Почему все египтяне это думали — постигнуть невозможно. Я могу только сообщить факт, который слышал и при слышании тоже «содрогался от страха», что в случаях казни через повешение преступников — наблюдалось, что эта часть у них становится «как изобразили у умершего египтянина». Слова эти я слышал от В. Т. Б-ина, который их сказал секретно, очевидно, тоже от кого-то узнал, м. б. медика. Но во всяком случае это можно проверить расспросами. Рассказывавший мне объяснял, что вследствие задушения кровь не попадает более в мозг; через то тело переполняется кровью и явление вызывается, правдоподобно, к жизни этим.
Но у египтян в основе лежало не это, а следующие их засвидетельствованные верования, что «всякий умерший становится Озирисом». В «Книге мертвых» так и надписывалось: «Умерший Озирис (имя рек) и т. д.». Вот это их мнение, м. б., основано на наблюдениях над умирающими. Мы этого не знаем. Но их мнение, что «умерший есть Озирис», совершенно выражает приведенные рисунки, где все — «прах», но «очистилось» — восстало.
Если так, то всякая ли пирамида (как великая постель) есть собственно храм Озириса: причем очень естественно, что фараон клался в пирамиде именно на ту самую высоту и вообще «в той пропорции от макушки до подошвы», где «озирианская часть находилась у живого».
Пирамида в сем случае становится совершенно понятною: это храм Вечного, каков им стал бренный человек после своей кажущейся смерти.
Если они были так важны: то ведь как радостна должна была быть мысль для того и как постарался ее запечатлеть «великими храмами»: что смерть есть не смерть, а начало Вечной Жизни.
Прежде всего здесь висит треугольник, и это так странно вместо ожидаемого или нужного фартука, т.е. приблизительного четырехугольника, что нужно сделать усилие, чтобы не представить себе Д, который составляет сторону пирамиды. «4 фартучка египетские» — и пирамида готова.
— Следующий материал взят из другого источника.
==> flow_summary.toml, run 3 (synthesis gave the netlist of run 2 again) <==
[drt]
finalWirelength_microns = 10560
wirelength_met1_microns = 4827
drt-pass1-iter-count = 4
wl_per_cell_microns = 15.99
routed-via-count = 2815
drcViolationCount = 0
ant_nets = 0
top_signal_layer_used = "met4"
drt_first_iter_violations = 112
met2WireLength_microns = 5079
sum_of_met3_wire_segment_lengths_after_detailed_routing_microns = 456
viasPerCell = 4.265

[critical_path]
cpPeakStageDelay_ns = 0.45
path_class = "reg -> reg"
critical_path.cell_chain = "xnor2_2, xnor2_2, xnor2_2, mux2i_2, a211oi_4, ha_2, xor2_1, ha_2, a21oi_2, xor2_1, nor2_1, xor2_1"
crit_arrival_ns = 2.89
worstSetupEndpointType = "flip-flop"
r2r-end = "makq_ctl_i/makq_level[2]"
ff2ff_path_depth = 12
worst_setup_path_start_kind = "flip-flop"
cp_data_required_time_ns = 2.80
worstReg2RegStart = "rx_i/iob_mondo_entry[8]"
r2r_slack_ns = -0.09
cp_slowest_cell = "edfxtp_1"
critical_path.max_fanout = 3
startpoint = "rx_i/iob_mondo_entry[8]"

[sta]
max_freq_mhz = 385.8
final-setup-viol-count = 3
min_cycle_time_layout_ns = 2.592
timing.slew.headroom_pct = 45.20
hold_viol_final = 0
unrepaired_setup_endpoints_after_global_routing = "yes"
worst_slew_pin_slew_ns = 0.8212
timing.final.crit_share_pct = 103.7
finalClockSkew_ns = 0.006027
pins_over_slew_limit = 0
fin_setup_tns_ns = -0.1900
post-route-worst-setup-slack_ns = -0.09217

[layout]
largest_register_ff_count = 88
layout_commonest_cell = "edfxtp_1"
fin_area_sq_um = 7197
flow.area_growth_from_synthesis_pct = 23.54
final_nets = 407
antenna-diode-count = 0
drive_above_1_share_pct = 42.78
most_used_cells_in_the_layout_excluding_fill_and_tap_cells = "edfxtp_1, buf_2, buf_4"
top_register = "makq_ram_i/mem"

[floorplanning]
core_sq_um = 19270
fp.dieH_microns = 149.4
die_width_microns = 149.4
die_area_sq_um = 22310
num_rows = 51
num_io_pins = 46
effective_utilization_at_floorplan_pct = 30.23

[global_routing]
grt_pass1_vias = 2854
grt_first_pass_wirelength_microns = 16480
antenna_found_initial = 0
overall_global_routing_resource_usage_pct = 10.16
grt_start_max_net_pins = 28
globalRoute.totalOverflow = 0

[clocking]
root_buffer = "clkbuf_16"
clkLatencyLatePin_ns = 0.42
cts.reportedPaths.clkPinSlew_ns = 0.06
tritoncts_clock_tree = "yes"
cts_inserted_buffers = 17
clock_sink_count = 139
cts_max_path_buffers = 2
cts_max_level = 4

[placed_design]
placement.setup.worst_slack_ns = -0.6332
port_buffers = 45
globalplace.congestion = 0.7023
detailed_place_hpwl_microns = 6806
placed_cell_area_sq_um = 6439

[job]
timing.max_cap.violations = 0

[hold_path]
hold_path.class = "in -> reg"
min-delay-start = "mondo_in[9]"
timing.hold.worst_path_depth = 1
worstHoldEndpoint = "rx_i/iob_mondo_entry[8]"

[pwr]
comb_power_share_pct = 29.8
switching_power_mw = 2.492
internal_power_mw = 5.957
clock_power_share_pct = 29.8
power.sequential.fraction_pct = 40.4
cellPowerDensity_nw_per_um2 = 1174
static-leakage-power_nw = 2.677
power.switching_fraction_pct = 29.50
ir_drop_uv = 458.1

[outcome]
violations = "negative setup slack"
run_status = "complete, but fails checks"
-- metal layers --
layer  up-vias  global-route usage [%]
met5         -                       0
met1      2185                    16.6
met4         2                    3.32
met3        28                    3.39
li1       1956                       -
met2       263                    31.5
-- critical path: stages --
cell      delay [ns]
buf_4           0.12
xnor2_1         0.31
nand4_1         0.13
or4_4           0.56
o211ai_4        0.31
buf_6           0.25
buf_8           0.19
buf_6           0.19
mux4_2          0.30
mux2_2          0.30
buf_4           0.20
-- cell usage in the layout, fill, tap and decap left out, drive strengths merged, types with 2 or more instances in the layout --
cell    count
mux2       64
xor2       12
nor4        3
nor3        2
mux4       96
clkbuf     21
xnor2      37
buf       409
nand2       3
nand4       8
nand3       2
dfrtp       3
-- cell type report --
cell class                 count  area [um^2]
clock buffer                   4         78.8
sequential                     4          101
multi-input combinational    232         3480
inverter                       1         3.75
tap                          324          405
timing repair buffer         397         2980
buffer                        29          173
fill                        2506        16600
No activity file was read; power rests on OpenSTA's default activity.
$ cat src/source/icache_pkg.sv
// Instruction cache geometry constants, vector types and controller state encoding
`default_nettype none

package icache_pkg;

  // ------------------------------------------------------------
  // Geometry
  // ------------------------------------------------------------
  localparam int unsigned PLEN       = 32;
  localparam int unsigned ILEN       = 32;
  localparam int unsigned LINE_WORDS = 4;
  localparam int unsigned NUM_SETS   = 16;
  localparam int unsigned MAX_WAYS   = 4;

  // Derived address field widths
  localparam int unsigned OFFSET_W = $clog2(LINE_WORDS * ILEN / 8);
  localparam int unsigned INDEX_W  = $clog2(NUM_SETS);
  localparam int unsigned TAG_W    = PLEN - INDEX_W - OFFSET_W;
  localparam int unsigned WAY_W    = $clog2(MAX_WAYS);
  localparam int unsigned SLOT_W   = $clog2(LINE_WORDS);

  // ------------------------------------------------------------
  // Vector types
  // ------------------------------------------------------------
  typedef logic [PLEN-1:0]            pc_t;
  typedef logic [ILEN-1:0]            instr_t;
  typedef logic [LINE_WORDS*ILEN-1:0] line_t;
  typedef logic [TAG_W-1:0]           tag_t;
  typedef logic [INDEX_W-1:0]         index_t;
  typedef logic [WAY_W-1:0]           way_t;
  typedef logic [SLOT_W-1:0]          slot_t;

  // Fetch controller states
  typedef enum logic [2:0] {
    IDLE,
    LOOKUP,
    MISS_REQ,
    MISS_WAIT_REFILL,
    RESPOND
  } ctrl_state_e;

endpackage

`default_nettype wire

$ cat src/source/icache_array_if.sv
// Array access bundle: lookup read index plus refill write port, with modports
`timescale 1ns/1ps
`default_nettype none

interface icache_array_if;
  import icache_pkg::*;

  // Read side, index of the set to look up next cycle
  index_t rd_index;

  // Refill write side
  logic   wr_en;
  way_t   wr_way;
  index_t wr_index;
  tag_t   wr_tag;
  line_t  wr_line;

  // Controller owns every signal
  modport ctrl (output rd_index, wr_en, wr_way, wr_index, wr_tag, wr_line);

  // Storage side only listens
  modport array (input rd_index, wr_en, wr_way, wr_index, wr_tag, wr_line);

endinterface

`default_nettype wire

$ cat src/source/icache_fetch_ctrl.sv
// Fetch FSM with request and miss context, response register and channel handshakes
`timescale 1ns/1ps
`default_nettype none

module icache_fetch_ctrl #(
  parameter int unsigned FETCH_NUM = 2
) (
  input  wire                                 clk_i,
  input  wire                                 rst_ni,
  input  wire                                 flush_i,
  // Request channel
  input  wire                                 req_valid_i,
  output logic                                req_ready_o,
  input  icache_pkg::pc_t                     req_pc_i,
  // Response channel
  output logic                                rsp_valid_o,
  input  wire                                 rsp_ready_i,
  output icache_pkg::instr_t [FETCH_NUM-1:0]  rsp_instrs_o,
  // Miss request channel
  output logic                                miss_valid_o,
  input  wire                                 miss_ready_i,
  output icache_pkg::pc_t                     miss_paddr_o,
  output icache_pkg::way_t                    miss_way_o,
  // Refill channel
  input  wire                                 refill_valid_i,
  output logic                                refill_ready_o,
  input  icache_pkg::pc_t                     refill_paddr_i,
  input  icache_pkg::way_t                    refill_way_i,
  input  icache_pkg::line_t                   refill_line_i,
  // Array and hit logic
  icache_array_if.ctrl                        arr,
  input  wire                                 hit_i,
  input  icache_pkg::instr_t [FETCH_NUM-1:0]  instrs_i,
  input  icache_pkg::way_t                    victim_i,
  output icache_pkg::tag_t                    exp_tag_o,
  output icache_pkg::slot_t                   slot_o
);
  import icache_pkg::*;

  ctrl_state_e state_q, state_d;
  logic        drop_q;
  logic        rsp_valid_q;
  logic        req_fire;
  logic        refill_fire;

  // Request and miss context, payload only
  tag_t   tag_q;
  index_t index_q;
  slot_t  slot_q;
  pc_t    miss_paddr_q;
  way_t   miss_way_q;
  instr_t [FETCH_NUM-1:0] rsp_instrs_q;

  // ------------------------------------------------------------
  // Handshakes
  // ------------------------------------------------------------
  // No accept while a flush is asserted
  assign req_ready_o    = (state_q == IDLE) && !flush_i;
  assign miss_valid_o   = (state_q == MISS_REQ);
  assign refill_ready_o = (state_q == MISS_WAIT_REFILL);
  assign rsp_valid_o    = rsp_valid_q;
  assign req_fire       = req_valid_i && req_ready_o;
  assign refill_fire    = refill_valid_i && refill_ready_o;

  // Index goes to the array in the accept cycle, so data is there in LOOKUP
  assign arr.rd_index = req_fire ? req_pc_i[OFFSET_W +: INDEX_W] : index_q;

  // Refill write, set and tag both come from the refill address
  assign arr.wr_en    = refill_fire;
  assign arr.wr_way   = refill_way_i;
  assign arr.wr_index = refill_paddr_i[OFFSET_W +: INDEX_W];
  assign arr.wr_tag   = refill_paddr_i[PLEN-1 -: TAG_W];
  assign arr.wr_line  = refill_line_i;

  assign exp_tag_o    = tag_q;
  assign slot_o       = slot_q;
  assign miss_paddr_o = miss_paddr_q;
  assign miss_way_o   = miss_way_q;
  assign rsp_instrs_o = rsp_instrs_q;

  // ------------------------------------------------------------
  // Next state
  // ------------------------------------------------------------
  always_comb begin
    state_d = state_q;
    unique case (state_q)
      IDLE:             if (req_fire) state_d = LOOKUP;
      LOOKUP:           state_d = hit_i ? RESPOND : MISS_REQ;
      MISS_REQ:         if (miss_ready_i) state_d = MISS_WAIT_REFILL;
      // A flushed miss still takes its refill, then ends silently
      MISS_WAIT_REFILL: if (refill_fire) state_d = (drop_q || flush_i) ? IDLE : LOOKUP;
      RESPOND:          if (rsp_ready_i) state_d = IDLE;
      default:          state_d = IDLE;
    endcase
    // Flush wins, except once the miss has gone out to memory
    if (flush_i && (state_q != MISS_WAIT_REFILL) &&
        !(state_q == MISS_REQ && miss_ready_i)) begin
      state_d = IDLE;
    end
  end

  always_ff @(posedge clk_i or negedge rst_ni) begin
    if (!rst_ni) begin
      state_q     <= IDLE;
      drop_q      <= 1'b0;
      rsp_valid_q <= 1'b0;
    end else begin
      state_q     <= state_d;
      rsp_valid_q <= (state_d == RESPOND);
      // Remember a flush that hit an outstanding miss
      if (refill_fire) begin
        drop_q <= 1'b0;
      end else if (flush_i && (state_d == MISS_WAIT_REFILL)) begin
        drop_q <= 1'b1;
      end
    end
  end

  // ------------------------------------------------------------
  // Context and response registers
  // ------------------------------------------------------------
  always_ff @(posedge clk_i) begin
    if (req_fire) begin
      tag_q   <= req_pc_i[PLEN-1 -: TAG_W];
      index_q <= req_pc_i[OFFSET_W +: INDEX_W];
      slot_q  <= req_pc_i[OFFSET_W-1 -: SLOT_W];
    end
    if (state_q == LOOKUP && hit_i) begin
      rsp_instrs_q <= instrs_i;
    end
    // Line-aligned miss address plus the way chosen at lookup
    if (state_q == LOOKUP && !hit_i) begin
      miss_paddr_q <= {tag_q, index_q, {OFFSET_W{1'b0}}};
      miss_way_q   <= victim_i;
    end
  end

endmodule

`default_nettype wire

$ cat src/flat_wrapper.sv
// flat-port wrapper written by rule: the top's interface ports become plain ports
module icache_fetch_ctrl_flat import icache_pkg::*;
#(
  parameter int unsigned FETCH_NUM = 2
)
  (clk_i, rst_ni, flush_i, req_valid_i, req_ready_o, req_pc_i, rsp_valid_o, rsp_ready_i, rsp_instrs_o, miss_valid_o, miss_ready_i, miss_paddr_o, miss_way_o, refill_valid_i, refill_ready_o, refill_paddr_i, refill_way_i, refill_line_i, hit_i, instrs_i, victim_i, exp_tag_o, slot_o, arr_rd_index, arr_wr_en, arr_wr_way, arr_wr_index, arr_wr_tag, arr_wr_line);
  icache_array_if arr_i ();
  input  wire clk_i;
  input  wire rst_ni;
  input  wire flush_i;
  input  wire req_valid_i;
  output logic req_ready_o;
  input  icache_pkg::pc_t req_pc_i;
  output logic rsp_valid_o;
  input  wire rsp_ready_i;
  output icache_pkg::instr_t [FETCH_NUM-1:0] rsp_instrs_o;
  output logic miss_valid_o;
  input  wire miss_ready_i;
  output icache_pkg::pc_t miss_paddr_o;
  output icache_pkg::way_t miss_way_o;
  input  wire refill_valid_i;
  output logic refill_ready_o;
  input  icache_pkg::pc_t refill_paddr_i;
  input  icache_pkg::way_t refill_way_i;
  input  icache_pkg::line_t refill_line_i;
  input  wire hit_i;
  input  icache_pkg::instr_t [FETCH_NUM-1:0] instrs_i;
  input  icache_pkg::way_t victim_i;
  output icache_pkg::tag_t exp_tag_o;
  output icache_pkg::slot_t slot_o;
  output wire logic [$bits(arr_i.rd_index)-1:0] arr_rd_index;
  output wire logic [$bits(arr_i.wr_en)-1:0] arr_wr_en;
  output wire logic [$bits(arr_i.wr_way)-1:0] arr_wr_way;
  output wire logic [$bits(arr_i.wr_index)-1:0] arr_wr_index;
  output wire logic [$bits(arr_i.wr_tag)-1:0] arr_wr_tag;
  output wire logic [$bits(arr_i.wr_line)-1:0] arr_wr_line;
  assign arr_rd_index = arr_i.rd_index;
  assign arr_wr_en = arr_i.wr_en;
  assign arr_wr_way = arr_i.wr_way;
  assign arr_wr_index = arr_i.wr_index;
  assign arr_wr_tag = arr_i.wr_tag;
  assign arr_wr_line = arr_i.wr_line;
  icache_fetch_ctrl #(.FETCH_NUM(FETCH_NUM)) u_core (.clk_i(clk_i), .rst_ni(rst_ni), .flush_i(flush_i), .req_valid_i(req_valid_i), .req_ready_o(req_ready_o), .req_pc_i(req_pc_i), .rsp_valid_o(rsp_valid_o), .rsp_ready_i(rsp_ready_i), .rsp_instrs_o(rsp_instrs_o), .miss_valid_o(miss_valid_o), .miss_ready_i(miss_ready_i), .miss_paddr_o(miss_paddr_o), .miss_way_o(miss_way_o), .refill_valid_i(refill_valid_i), .refill_ready_o(refill_ready_o), .refill_paddr_i(refill_paddr_i), .refill_way_i(refill_way_i), .refill_line_i(refill_line_i), .arr(arr_i), .hit_i(hit_i), .instrs_i(instrs_i), .victim_i(victim_i), .exp_tag_o(exp_tag_o), .slot_o(slot_o));
endmodule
Ведь никем не разгадано и то, почему в могилу взята именно пирамида. Но если бы мы могли понять, зачем и по каким «соображениям и тенденциям» египтянка носила треугольные фартуки, мы приблизились бы и к пониманию, почему выстраивались именно «пирамиды». Суть ее вовсе не в том, чтобы оканчиваться острою верхушкою. Суть в том, чтобы стороны были — треугольники.
Зачем эта лесенка: что? она? Какое-то «восхождение», п. ч. по лестнице «подымаются». Или — нисхождение. Во всяком случае движение не по горизонтальной, а по вертикальной линии. Будет ли это «восхождение на небо» или «нисхождение в ад» — представления лестницы не избежать.
Но вот странные, неизъяснимые рисунки «скончавшихся египтян», которые изумительно каким образом не были переданы никогда в «истории египтян», хотя с первого же взгляда очевидно, что тут выражено нечто, что нам никогда не приходило на ум и что составляет какую-то специальную мысль за 1 и 3000 лет до Р. X., и одного юного Египта. Как «такую специальность» было не отметить?
Вот все варианты этого, какие я зарисовал в атласах ученых экспедиций. А я поспешил, конечно, зарисовать все.
Везде — он «умер» и его оплакивают: но не только не умерла, но восстала к жизни та часть, какая у живого часто дремлет, большей частью дремлет; и которую живой прикрывает таинственным А. Он не прикрывал себя сзади, п. ч. сзади она прикрыта его телом. А с боков: именно потому, что «уснувшая» эта часть не видна.